5. The data processing device further comprises: a reference matching data holding unit that holds reference matching data that is a reference for generating the matching data by the matching data generating unit; A generation rule storage unit stores a generation rule for generating the matching data from the reference matching data for each construction condition, The matching data generation unit The data processing apparatus according to claim 4 , wherein the generation rule of the selected construction condition is applied to the reference matching data to generate the matching data.
6. The reference matching data storage unit includes: The system stores, as the reference matching data, matching data corresponding to a designated construction condition, which is a construction condition designated from the plurality of construction conditions, and a designated state, which is a state designated from a plurality of states that the device can take; The generation rule storage unit For each of the plurality of construction conditions other than the designated construction condition, a construction condition relational equation for generating matching data corresponding to a state identical to the designated state from the reference matching data and a state relational equation for generating matching data corresponding to a state different from the designated state from the matching data generated using the construction condition relational equation are held as the generation rule; The matching data generation unit 6. A data processing device according to claim 5, further comprising: applying the construction condition relational equation of the selected construction condition to the reference matching data to generate matching data corresponding to the selected construction condition and a state that is the same as the specified state; and applying the state relational equation of the selected construction condition to the generated matching data to generate matching data corresponding to the selected construction condition and a state that is different from the specified state.

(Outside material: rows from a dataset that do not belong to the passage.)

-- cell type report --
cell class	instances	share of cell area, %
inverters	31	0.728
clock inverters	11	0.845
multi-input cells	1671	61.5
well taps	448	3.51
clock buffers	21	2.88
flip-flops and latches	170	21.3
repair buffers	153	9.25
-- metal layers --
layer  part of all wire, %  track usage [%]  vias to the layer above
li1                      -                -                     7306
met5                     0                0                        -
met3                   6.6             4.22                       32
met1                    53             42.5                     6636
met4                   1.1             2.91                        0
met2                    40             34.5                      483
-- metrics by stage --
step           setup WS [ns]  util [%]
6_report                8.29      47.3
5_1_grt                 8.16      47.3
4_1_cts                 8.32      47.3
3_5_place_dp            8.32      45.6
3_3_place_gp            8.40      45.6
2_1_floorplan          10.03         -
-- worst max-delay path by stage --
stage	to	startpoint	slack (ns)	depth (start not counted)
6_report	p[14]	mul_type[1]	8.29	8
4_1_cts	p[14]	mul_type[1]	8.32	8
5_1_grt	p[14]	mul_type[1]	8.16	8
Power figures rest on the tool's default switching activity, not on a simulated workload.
**design/flow/design.v**
```verilog
interface banked_mem_itf(
    input   bit         clk,
    input   bit         rst
);
    logic   [31:0]      addr;
    logic               read;
    logic               write;
    logic   [63:0]      wdata;
    logic               ready;
    logic   [31:0]      raddr;
    logic   [63:0]      rdata;
    logic               rvalid;
    bit                 error = 1'b0;
    modport dut (
        input           clk,
        input           rst,
        output          addr,
        output          read,
        output          write,
        output          wdata,
        input           ready,
        input           raddr,
        input           rdata,
        input           rvalid
    );
    modport mem (
        input           clk,
        input           rst,
        input           addr,
        input           read,
        input           write,
        input           wdata,
        output          ready,
        output          rdata,
        output          raddr,
        output          rvalid,
        output          error
    );
    modport mon (
        input           clk,
        input           rst,
        input           addr,
        input           read,
        input           write,
        input           wdata,
        input           ready,
        input           rdata,
        input           raddr,
        input           rvalid,
        input           error
    );
endinterface
interface mem_itf(
    input   bit         clk,
    input   bit         rst
);
    logic   [31:0]      addr;
    logic   [3:0]       rmask;
    logic   [3:0]       wmask;
    logic   [31:0]      rdata;
    logic   [31:0]      wdata;
    logic               resp;
    bit                 error = 1'b0;
    modport dut (
        input           clk,
        input           rst,
        output          addr,
        output          rmask,
        output          wmask,
        input           rdata,
        output          wdata,
        input           resp
    );
    modport mem (
        input           clk,
        input           rst,
        input           addr,
        input           rmask,
        input           wmask,
        output          rdata,
        input           wdata,
        output          resp,
        output          error
    );
    modport mon (
        input           clk,
        input           rst,
        input           addr,
        input           rmask,
        input           wmask,
        input           rdata,
        input           wdata,
        input           resp,
        output          error
    );
endinterface
interface mon_itf(
    input   bit             clk,
    input   bit             rst
);
            logic           valid [8];
            logic   [63:0]  order [8];
            logic   [31:0]  inst [8];
            logic           halt [8];
            logic   [4:0]   rs1_addr [8];
            logic   [4:0]   rs2_addr [8];
            logic   [31:0]  rs1_rdata [8];
            logic   [31:0]  rs2_rdata [8];
            logic   [4:0]   rd_addr [8];
            logic   [31:0]  rd_wdata [8];
            logic   [31:0]  pc_rdata [8];
            logic   [31:0]  pc_wdata [8];
            logic   [31:0]  mem_addr [8];
            logic   [3:0]   mem_rmask [8];
            logic   [3:0]   mem_wmask [8];
            logic   [31:0]  mem_rdata [8];
            logic   [31:0]  mem_wdata [8];
            bit             error = 1'b0;
endinterface
package rv32i_types;
    typedef enum logic [6:0] {
        op_b_lui   = 7'b0110111,  
        op_b_auipc = 7'b0010111,  
        op_b_jal   = 7'b1101111,  
        op_b_jalr  = 7'b1100111,  
        op_b_br    = 7'b1100011,  
        op_b_load  = 7'b0000011,  
        op_b_store = 7'b0100011,  
        op_b_imm   = 7'b0010011,  
        op_b_reg   = 7'b0110011,  
        op_b_csr   = 7'b1110011   
    } rv32i_op_b_t;
    typedef enum logic [6:0] {
        op_lui   = 7'b0110111,  
        op_auipc = 7'b0010111,  
        op_jal   = 7'b1101111,  
        op_jalr  = 7'b1100111,  
        op_br    = 7'b1100011,  
        op_load  = 7'b0000011,  
        op_store = 7'b0100011,  
        op_imm   = 7'b0010011,  
        op_reg   = 7'b0110011,  
        op_csr   = 7'b1110011   
    } rv32i_opcode;
    typedef enum bit [2:0] {
        beq  = 3'b000,
        bne  = 3'b001,
        blt  = 3'b100,
        bge  = 3'b101,
        bltu = 3'b110,
        bgeu = 3'b111
    } branch_funct3_t;
    typedef enum bit [2:0] {
        lb  = 3'b000,
        lh  = 3'b001,
        lw  = 3'b010,
        lbu = 3'b100,
        lhu = 3'b101
    } load_funct3_t;
    typedef enum bit [2:0] {
        sb = 3'b000,
        sh = 3'b001,
        sw = 3'b010
    } store_funct3_t;
    typedef enum bit [2:0] {
        add  = 3'b000,  
        sll  = 3'b001,
        slt  = 3'b010,
        sltu = 3'b011,
        axor = 3'b100,
        sr   = 3'b101,  
        aor  = 3'b110,
        aand = 3'b111
    } arith_funct3_t;
    typedef enum bit [2:0] {
        alu_add = 3'b000,
        alu_sll = 3'b001,
        alu_sra = 3'b010,
        alu_sub = 3'b011,
        alu_xor = 3'b100,
        alu_srl = 3'b101,
        alu_or  = 3'b110,
        alu_and = 3'b111
    } alu_ops;
    typedef enum bit [2:0] {
        mul     = 3'b000,
        mulh    = 3'b001,
        mulhsu  = 3'b010,
        mulhu   = 3'b011
    } mul_funct3_t;
    typedef enum bit [2:0] {
        div = 3'b100,
        divu = 3'b101,
        rem = 3'b110,
        remu = 3'b111
    } div_funct3_t;
    typedef enum bit [2:0] {
        mul_uu      = 3'b000,
        mul_ss      = 3'b001,
        mul_su      = 3'b010
    } mul_ops;
endpackage
package module_types;
    localparam I_QUEUE_D_WIDTH = 64+32+1;
    localparam I_QUEUE_DEPTH = 32;
    localparam ROB_DEPTH = 16;
    localparam ROB_ADDR_WIDTH = $clog2(ROB_DEPTH);
    localparam ROB_IDX_SIZE = $clog2(ROB_DEPTH);
    localparam PHYS_REGSIZE = 64;
    localparam HALF_PHYS_REGSIZE = 32;
    localparam HALF_PHYS_REG_ADDR = $clog2(HALF_PHYS_REGSIZE);
    localparam PHYS_REG_ADDR = $clog2(PHYS_REGSIZE);
    localparam RES_SIZE = 16;
    localparam RES_ADDR_WIDTH = $clog2(RES_SIZE);
    localparam MULT_RES_SIZE = 8;
    localparam M_RES_ADDR_WIDTH = $clog2(MULT_RES_SIZE);
    localparam BR_DIV_RES_SIZE = 8;
    localparam BD_RES_ADDR_WIDTH = $clog2(BR_DIV_RES_SIZE);
    localparam BTB_HEIGHT = 128;
    localparam BTB_SET_IDX = $clog2(BTB_HEIGHT);
    localparam BTB_TAG_SIZE = 32 - BTB_SET_IDX - 2;
    localparam BP_HEIGHT = 64;
    localparam BP_SET_IDX = $clog2(BP_HEIGHT);
    typedef struct packed {
        logic  valid;
        logic [63:0]  order;   
        logic [31:0]  inst;
        logic [4:0]  rs1_addr;
        logic [4:0] rs2_addr;
        logic [31:0] rs1_rdata;
        logic [31:0] rs2_rdata;
        logic [4:0] rd_addr;
        logic [31:0] rd_wdata;
        logic [31:0] pc_rdata;
        logic [31:0] pc_wdata;
        logic [31:0] mem_addr;
        logic [3:0]  mem_rmask;
        logic [3:0]  mem_wmask;
        logic [31:0] mem_rdata;
        logic [31:0] mem_wdata;
    } RVFI_signals_t;
    typedef struct packed {
        logic [31:0] inst;
        logic [PHYS_REG_ADDR-1:0]  rs1_s;
        logic [PHYS_REG_ADDR-1:0]  rs2_s;
        logic [PHYS_REG_ADDR-1:0]  rd_s;            
        logic [31:0] rd_v;
        logic [6:0] opcode;
        logic [2:0] fuop;
        logic [2:0] funct3;
        logic [31:0] sext_imm;
        logic ALUsrc;
        logic filled;
        logic rs1_valid;
        logic rs2_valid;
        logic [ROB_IDX_SIZE-1:0] robIndex;
        logic [31:0] pc;
        logic [31:0] pc_next;
        logic  br_pred;
    } reservationStation_reg_t;
    typedef struct packed {
        logic [31:0] inst;
        logic [PHYS_REG_ADDR-1:0]  rs1_s;
        logic [PHYS_REG_ADDR-1:0]  rs2_s;
        logic [PHYS_REG_ADDR-1:0]  rd_s;            
        logic [31:0] rs1_v;
        logic [31:0] rs2_v;
        logic [31:0] rd_v;
        logic [6:0] opcode;
        logic [2:0] fuop;
        logic [2:0] funct3;
        logic [31:0] sext_imm;
        logic ALUsrc;
        logic filled;
        logic rs1_valid;
        logic rs2_valid;
        logic [ROB_IDX_SIZE-1:0] robIndex;
        logic [31:0] pc;
        logic [31:0] pc_next;
        logic  br_pred;
    } functional_unit_t;
    typedef struct packed {
        RVFI_signals_t rvfi_signals;
        logic [PHYS_REG_ADDR-1:0]    phys_addr;
        logic [4:0]    rd_addr;
        logic store_inst;
        logic control_inst;
        logic br_inst;
        logic [31:0] pc;
        logic [31:0] pc_next;
        logic taken;
        logic br_miss;
        logic ready;
    } rob_entry_t;
    typedef enum bit [2:0] {
        arith   = 3'b000,
        comp    = 3'b001,
        mult    = 3'b010,
        agen    = 3'b011,
        branch  = 3'b100,
        division = 3'b101
    } func_unit_sel_t;
    typedef struct packed {
        logic [31:0]        inst;
        logic               ALUsrc;
        logic   [2:0]       fuop;
        logic   [4:0]       rd_addr;
        logic   [4:0]       rs1_addr;
        logic   [4:0]       rs2_addr;
        logic   [31:0]      sext_imm;
        logic   [6:0]       funct7;  
        logic   [2:0]       funct3;
        logic   [6:0]       opcode;  
        func_unit_sel_t     func_unit_sel;
        logic [31:0] pc;
        logic [31:0] pc_next;
        logic  br_pred;
    } decoded_output_t;
    typedef struct packed {
        logic [PHYS_REG_ADDR-1:0]     phys_addr;
        logic           RAT_valid;
    } rat_entry_t;
    typedef struct packed {
        logic [31:0] data;
        logic valid;
        logic [PHYS_REG_ADDR-1:0] commit_phys_rd_addr;
        logic [4:0] commit_arch_rd_addr;
        logic [ROB_IDX_SIZE-1:0] ROB_id;
        logic [31:0] mem_addr;
        logic [3:0] mem_rmask;
        logic [3:0] mem_wmask;
        logic [31:0] mem_wdata;
        logic [31:0] mem_rdata;
        logic [31:0] pc_next;
        logic br_miss;
        logic br_en;
    } cdb_output_t;
    typedef struct packed {
        logic [31:0] mem_addr;
        logic [31:0] mem_wdata;
        logic [3:0] mem_wmask;
    } store_buf_entry_t;
    typedef struct packed{
        logic   [31:0]  dfp_addr;
        logic           dfp_read;
        logic           dfp_write;
        logic   [255:0] dfp_rdata;
        logic   [255:0] dfp_wdata;
        logic           dfp_resp;
    } cache_dfp_port_t;
    typedef struct packed {
        logic [31:0] target_addr;
        logic [BTB_TAG_SIZE-1:0] tag;
        logic  valid;
    } BTB_read_t;
    typedef enum bit [1:0] {  
        STRONGLY_NOT, WEAKLY_NOT, WEAKLY_TAKEN, STRONGLY_TAKEN
    } TWO_BIT_SAT_COUNTER;
endpackage
module cacheline_adaptor(
    input   logic           clk,
    input   logic           rst,
    input  logic   [31:0]  ufp_addr,  
    input  logic           ufp_read,  
    input  logic           ufp_write,  
    output logic   [255:0] ufp_rdata,  
    input  logic   [255:0] ufp_wdata,  
    output logic           ufp_resp,  
    output  logic   [31:0]  dfp_addr,  
    output  logic           dfp_read,  
    output  logic           dfp_write,  
    input   logic   [63:0]  dfp_rdata,  
    output  logic   [63:0]  dfp_wdata,  
    input   logic           dfp_resp  
);
    logic [255:0]   rdata, rdata_ff;
    logic [255:0]   wdata, wdata_ff;
    logic [31:0]    mem_addr, mem_addr_ff;
    enum int unsigned {  
        IDLE, READ_REQ, READ_ACCUM_1, READ_ACCUM_2, READ_ACCUM_3, READ_ACCUM_4 , WRITE_1, WRITE_2, WRITE_3, WRITE_4  
    } curr_state, next_state;
    always_ff @(posedge clk) begin
        if(rst) begin
            curr_state <= IDLE;
        end else begin
            curr_state <= next_state;
            rdata_ff <= rdata;
            wdata_ff <= wdata;
            mem_addr_ff <= mem_addr;
        end
    end
    always_comb begin
        dfp_addr = '0;
        dfp_read = '0;
        dfp_write = '0;
        dfp_wdata = '0;
        ufp_resp = '0;
        ufp_rdata = '0;
        rdata = rdata_ff;
        wdata = wdata_ff;
        next_state = curr_state;
        mem_addr = mem_addr_ff;
        unique case(curr_state)
            IDLE: begin
                if(ufp_read) begin
                    mem_addr = ufp_addr;
                    next_state = READ_REQ;
                end
                else if(ufp_write) begin
                    mem_addr = ufp_addr;
                    next_state = WRITE_1;
                    wdata = ufp_wdata;
                end
            end
            READ_REQ: begin
                dfp_addr = mem_addr_ff;
                dfp_read = 1'b1;
                next_state = READ_ACCUM_1;
            end
            READ_ACCUM_1: begin
                if(dfp_resp) begin
                    rdata[63:0] = dfp_rdata;
                    next_state = READ_ACCUM_2;
                end
            end
            READ_ACCUM_2: begin
                rdata[127:64] = dfp_rdata;
                next_state = READ_ACCUM_3;
            end
            READ_ACCUM_3: begin
                rdata[191:128] = dfp_rdata;
                next_state = READ_ACCUM_4;
            end
            READ_ACCUM_4: begin
                rdata[255:192] = dfp_rdata;
                ufp_rdata = rdata;
                ufp_resp = 1'b1;
                next_state = IDLE;
            end
            WRITE_1: begin
                dfp_addr = mem_addr_ff;
                dfp_write = 1'b1;
                dfp_wdata = wdata_ff[63:0];
                next_state = WRITE_2;
            end
            WRITE_2: begin
                dfp_addr = mem_addr_ff;
                dfp_write = 1'b1;
                dfp_wdata = wdata_ff[127:64];
                next_state = WRITE_3;
            end
            WRITE_3: begin
                dfp_addr = mem_addr_ff;
                dfp_write = 1'b1;
                dfp_wdata = wdata_ff[191:128];
                next_state = WRITE_4;
            end
            WRITE_4: begin
                dfp_addr = mem_addr_ff;
                dfp_write = 1'b1;
                dfp_wdata = wdata_ff[255:192];
                ufp_resp = 1'b1;
                next_state = IDLE;
            end
            default: begin
            end
        endcase
    end
endmodule: cacheline_adaptor
```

7. The computer generates a plurality of pieces of matching data used to estimate a state of the equipment, the matching data corresponding to construction conditions that are conditions when the equipment is constructed; The computer acquires sensor data of a diagnosis target device that is a device that has been installed, A data processing method in which the computer compares the sensor data with the plurality of comparison data and estimates a state of the diagnosis target device, The data processing method in which the computer generates a plurality of pieces of verification data corresponding to a plurality of construction conditions before acquiring the sensor data.
8. A matching data generation process for generating a plurality of matching data used to estimate a state of the equipment in accordance with a construction condition that is a condition when the equipment is constructed; A sensor data acquisition process for acquiring sensor data of a diagnosis target device which is a device that has been installed; A data processing program for causing a computer to execute a state estimation process of collating the sensor data with the plurality of collation data and estimating a state of the diagnosis target device, In the matching data generation process, A data processing program that causes the computer to generate a plurality of pieces of collation data corresponding to a plurality of construction conditions before the sensor data is acquired by the sensor data acquisition process.